### Input
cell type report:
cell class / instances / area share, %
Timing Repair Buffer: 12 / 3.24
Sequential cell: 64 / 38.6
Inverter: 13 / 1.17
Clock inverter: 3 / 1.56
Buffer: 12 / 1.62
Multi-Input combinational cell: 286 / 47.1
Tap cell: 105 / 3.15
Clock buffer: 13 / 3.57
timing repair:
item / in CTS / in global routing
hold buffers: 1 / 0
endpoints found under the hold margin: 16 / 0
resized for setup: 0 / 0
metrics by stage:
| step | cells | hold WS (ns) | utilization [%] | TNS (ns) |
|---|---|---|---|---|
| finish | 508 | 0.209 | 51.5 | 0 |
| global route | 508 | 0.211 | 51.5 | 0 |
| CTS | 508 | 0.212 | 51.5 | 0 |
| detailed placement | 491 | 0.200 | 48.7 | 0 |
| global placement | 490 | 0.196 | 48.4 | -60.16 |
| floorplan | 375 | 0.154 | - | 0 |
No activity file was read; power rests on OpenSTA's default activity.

### Task to complete
Your answer should be each line of the data that contains the word "placement", copied as it stands.

### Output of the task
| detailed placement | 491 | 0.200 | 48.7 | 0 |
| global placement | 490 | 0.196 | 48.4 | -60.16 |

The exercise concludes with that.